Spotting penguins on the bridge. Colin, one of the Marine Technicians, makes a plan for how to safely reach the penguins.
Gitte and her team off to an ice flow to tag Emperor Penguins.
One tagged Emperor and others waiting to be tagged! Photo courtesy of Sarah Peterson, ACA permit #: 2023-003.
It’s important to note that not just anyone can jump into a zodiac and get onto the ice with penguins. Well before the cruise, Gitte had to secure the necessary permits and training to handle Emperor Penguins. And, there are a lot of rules to follow to ensure both the scientists and the penguins stay safe! So, that means that we couldn’t join Gitte’s team out on the ice, but we did have some important jobs onboard!
While the penguin ecologists were out, we geologists were wrapping up sample processing and moving our samples into the cargo hold for shipping. However, we did get some chances to be penguinologists! While “penguinologist” isn’t an actual term, it’s one we’ve adopted on the Palmer. As penguinologists, we watched from the bridge to look out for groups of Emperors and to keep eyes on the zodiac in the ice. I’m definitely adding this to my CV!
After some successful penguin tagging at Cape Colbeck, we moved more east into Marie Byrd Land, towards the Saunders Coast. While at Cape Colbeck, the N.B. Palmer could either drift in open water or use dynamic positioning to stay in the same spot if there were some large icebergs nearby. Here, the ice cover was too patchy to drift so the Captain decided to “park” in the ice to save fuel.
Parked in the ice overnight.
While Gitte and her team were out with the penguins and we were not on official penguinologist duties, we had the opportunity to take out the zodiacs for a spin. Part of the adventure is actually getting INTO the zodiac (you climb into via a rope ladder hanging over the side of the ship). These trips were probably the closest we got to being “tourists” in Antarctica, but they were also training runs for some of the crew who were interested in driving the zodiac on future expeditions. While we maintained distance from the penguins, especially the ones Gitte and her group want to tag, we did get up close and personal with some cool icebergs.
Obligatory “Hey, Mom! I’m on a zodiac in Antarctica!” picture.
Our home away from home, the Palmer, with a group of Emperor Penguins.
Gitte and her team brought 33 penguin tags with them, and used all 33 of them! Once they completed tagging, they deployed net tows (much larger than our plankton nets) to figure out what the penguins were eating. In fact, they used up all their tags ahead of schedule, so we were able to squeeze in a mini multibeam survey around the Eastern Ross Sea, which is one of the most poorly mapped regions of the Ross Sea. Unfortunately, we had to cut our bonus survey short and head north to avoid storms that were forming in our transit path across the Southern Ocean back to Lyttleton, New Zealand.
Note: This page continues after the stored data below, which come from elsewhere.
Context: an optimization exercise on an open-source flow, tuned for small area and a short achievable clock period. The choices shown serve that exercise and are no tape-out recipe. In this exercise RTL edits were held to simulation tests only and were not proved equivalent to the original. Power is estimated from default activity; no workload was simulated.

==> exp/quartz: inputs <==
// dct2d
module dct2d (
  input  logic              clk,
  input  logic              rst_n,
  input  logic              x_valid,
  input  logic signed [7:0] x_data,
  output logic              y_valid,
  output logic signed [13:0] y_data
);
==> module transposeBuffer, before the edit <==
module transposeBuffer #(
  parameter int W = 10
) (
  input  logic                clk,
  input  logic                rst_n,
  input  logic                wrSoon,
  input  logic signed [W-1:0] wrData,
  output logic signed [W-1:0] rdData,
  output logic                rdValid
);
  logic signed [W-1:0] mem [64];
  logic [5:0]          wrPtr;
  logic                wrPar;
  logic [5:0]          wrAddr;
  logic                wrLast;
  logic [7:0]          wrHi, wrLo;
  logic [5:0]          rdPtr;
  logic                rdPar;
  logic                rdActive;
  logic [5:0]          rdAddr;
  logic                rdEn;
  logic [7:0]          rdHi, rdLo;
  logic [W-1:0]        rdOr;
  assign wrAddr = wrPar ? {wrPtr[2:0], wrPtr[5:3]} : wrPtr;
  always_comb begin
    logic [5:0] step;
    logic       par;
    if (wrLast) begin
      step = '0;
      par  = ~wrPar;
    end else begin
      step = rdPtr;
      par  = rdPar;
    end
    rdAddr = par ? step : {step[2:0], step[5:3]};
  end
  always_ff @(posedge clk or negedge rst_n) begin
    if (!rst_n) begin
      wrPtr    <= '0;
      wrPar    <= 1'b0;
      wrLast   <= 1'b0;
      rdPtr    <= '0;
      rdPar    <= 1'b0;
      rdActive <= 1'b0;
      rdEn     <= 1'b0;
      rdValid  <= 1'b0;
    end else begin
      wrLast <= wrSoon && (wrPtr == 6'd63);
      if (wrSoon) begin
        wrPtr <= wrPtr + 6'd1;
        if (wrPtr == 6'd63) wrPar <= ~wrPar;
      end
      if (wrLast) begin
        rdActive <= 1'b1;
        rdPtr    <= 6'd1;
        rdPar    <= ~wrPar;
      end else if (rdActive) begin
        rdPtr <= rdPtr + 6'd1;
        if (rdPtr == 6'd0) rdActive <= 1'b0;
      end
      rdEn    <= wrLast || (rdActive && rdPtr != 6'd0);
      rdValid <= rdEn;
    end
  end
  always_ff @(posedge clk) begin
    wrHi <= wrSoon ? 8'b1 << wrAddr[5:3] : 8'b0;
    if (wrSoon) wrLo <= 8'b1 << wrAddr[2:0];
    rdHi <= 8'b1 << rdAddr[5:3];
    rdLo <= 8'b1 << rdAddr[2:0];
  end
  always_ff @(posedge clk) begin
    for (int a = 0; a < 8; a++) begin
      for (int b = 0; b < 8; b++) begin
        if (wrHi[a] && wrLo[b]) mem[8*a+b] <= wrData;
      end
    end
  end
  logic [W-1:0] bankOr [8];
  always_comb begin
    rdOr = '0;
    for (int a = 0; a < 8; a++) begin
      bankOr[a] = '0;
      for (int b = 0; b < 8; b++) bankOr[a] = bankOr[a] | ({W{rdLo[b]}} & mem[8*a+b]);
      rdOr = rdOr | ({W{rdHi[a]}} & bankOr[a]);
    end
  end
  always_ff @(posedge clk) begin
    rdData <= rdOr;
  end
endmodule
clock: 7.0 ns
lec_check: 0
abc_clock_period_in_ps: 2500
cap_margin: 20
core_margin: 2
core_utilization: 45
cts_cluster_diameter: 100
cts_cluster_size: 24
setup_slack_margin: 4.5
slew_margin: 20
run.sh (not shown) runs the stock make flow with config.mk's settings and CLKGATE_MAP_FILE= SYNTH_SCRIPT=/design/flow/synth_recipe.tcl, a recipe that flattens the netlist after the stock synthesis.
==> inputs of exp/indigo, as changes to exp/quartz <==
--- a/flow/design.v
+++ b/flow/design.v
@@ -241,4 +241,5 @@
   logic                wrPar;
   logic [5:0]          wrAddr;
+  logic                wrEn;
   logic                wrLast;
   logic [7:0]          wrHi, wrLo;
@@ -267,4 +268,5 @@
       wrPtr    <= '0;
       wrPar    <= 1'b0;
+      wrEn     <= 1'b0;
       wrLast   <= 1'b0;
       rdPtr    <= '0;
@@ -274,4 +276,5 @@
       rdValid  <= 1'b0;
     end else begin
+      wrEn   <= wrSoon;
       wrLast <= wrSoon && (wrPtr == 6'd63);
       if (wrSoon) begin
@@ -292,6 +295,8 @@
   end
   always_ff @(posedge clk) begin
-    wrHi <= wrSoon ? 8'b1 << wrAddr[5:3] : 8'b0;
-    if (wrSoon) wrLo <= 8'b1 << wrAddr[2:0];
+    if (wrSoon) begin
+      wrHi <= 8'b1 << wrAddr[5:3];
+      wrLo <= 8'b1 << wrAddr[2:0];
+    end
     rdHi <= 8'b1 << rdAddr[5:3];
     rdLo <= 8'b1 << rdAddr[2:0];
@@ -300,15 +305,14 @@
     for (int a = 0; a < 8; a++) begin
       for (int b = 0; b < 8; b++) begin
-        if (wrHi[a] && wrLo[b]) mem[8*a+b] <= wrData;
+        if (wrEn && wrHi[a] && wrLo[b]) mem[8*a+b] <= wrData;
       end
     end
   end
-  logic [W-1:0] bankOr [8];
   always_comb begin
     rdOr = '0;
     for (int a = 0; a < 8; a++) begin
-      bankOr[a] = '0;
-      for (int b = 0; b < 8; b++) bankOr[a] = bankOr[a] | ({W{rdLo[b]}} & mem[8*a+b]);
-      rdOr = rdOr | ({W{rdHi[a]}} & bankOr[a]);
+      for (int b = 0; b < 8; b++) begin
+        rdOr = rdOr | ({W{rdHi[a] & rdLo[b]}} & mem[8*a+b]);
+      end
     end
   end
--- a/flow/config.mk
+++ b/flow/config.mk
@@ -6,5 +6,5 @@
 export NUM_CORES = 4
 export LEC_CHECK = 0
-export ABC_CLOCK_PERIOD_IN_PS = 2500
+export ABC_CLOCK_PERIOD_IN_PS = 2800
 export CAP_MARGIN = 20
 export CORE_MARGIN = 2
@@ -12,4 +12,4 @@
 export CTS_CLUSTER_DIAMETER = 100
 export CTS_CLUSTER_SIZE = 24
-export SETUP_SLACK_MARGIN = 4.5
+export SETUP_SLACK_MARGIN = 4.2
 export SLEW_MARGIN = 20
==> impl.org <==
** Outcome
- The run finished with no timing, DRC or antenna violations.

** Layout
- The filler cells instantiated in the layout total between 10000 and 15000.

** Timing
- Worst hold-check slack :: around 0.35 ns
- Headroom to the max-slew limit came out at 16.8%.

** Route
- Wire segments on met2 add up to 79600 µm in the final route.
- Pre-Repair DR Iteration Count :: 6

** Power
- The internal portion of the total power is between 20000 and 25000 µW.

** CTS
- Once the clock tree was built, the resizer swapped 45 gates to a different size.

** Global route
- The number of antenna violations at the first check in global routing is 8.
# the run above: exp/indigo

==> impl.org <==
** CTS
- Number of gates resized after cts :: between 200 and 300

** Route
- Per-cell via count in the routed design :: 5.41
- Dividing the detail-routed wire length by the instance count gives 21.1 µm.
- Summed over all layers, the routed wires come to ~150000 µm.
- The first TritonRoute pass finished after 7 iterations.

** Timing
- The tightest hold path in the finished design has a slack of about 0.35 ns.
- In this run the tightest slew margin relative to its limit is a little over two fifths.
- Unrepaired setup endpoints after global routing :: yes

** Outcome
- The run finished with no timing, DRC or antenna violations.

** Global route
- The number of antenna violations at the first check in global routing is 7.

** Yosys
- Summing the areas of all fa, ha and maj instances in the mapped netlist gives about 16% of the synthesized area.
- By area, the combinational part of the netlist is dominated by adder cells.

** Layout
- Number of fillers in the final layout :: about 13000

** Power
- Int Pwr :: 20900 µW

** Min path
- In this run the most critical hold path is launched from colPass.lineBuf[3][0].
# the run above: exp/quartz

[re-timing with driven ports]
How much do the figures lean on ideal ports? The routed layouts below were timed once more, with nothing changed but the port constraints.
Step 1 sets driving cells, clkbuf_16 on the clock port and buf_2 on the other inputs (assumed; they add their load-dependent delay and slew).
Step 2 moves the port delays by t, midway between the first and last clock arrival at a register: inputs arrive t later, outputs are due t later. That takes back most of the time a late clock gives input paths.
a / b / c = no drivers / after step 1 / after step 2; a / b = the first two.
run	t (ns)	setup slack, ns	latest minus earliest clock arrival (ns)
exp/quartz	0.767	4.216 / 4.216 / 3.889	0.036 / 0.036
exp/indigo	0.781	4.040 / 4.040 / 3.694	0.085 / 0.085
After both steps setup and hold are still met in every run listed. For exp/indigo, which loses most, drivers alone change the setup slack by 0.000 ns; drivers and shift together by -0.346 ns.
After 10 days completing multibeam surveys and Super Sites along our North-South transect of Ross Bank, we switched directions to conduct our East-West transect and finish our science days.
While mapping the shallowest portion of Ross Bank, called the bank crest, we noticed a large iceberg. Normally along our transects, we notice icebergs here and there but we kept coming across the same iceberg at the same spot. As a refresher, when you see an iceberg, you are only seeing the top 10% of the actual berg that is floating above sea level. The other 90% is below the surface. When icebergs encounter a shallow region like Ross Bank, they can get stuck – or grounded. We think this berg is grounded! Since we’ve only been seeing water for a bit, it was nice to have a landmark to keep track of during our survey.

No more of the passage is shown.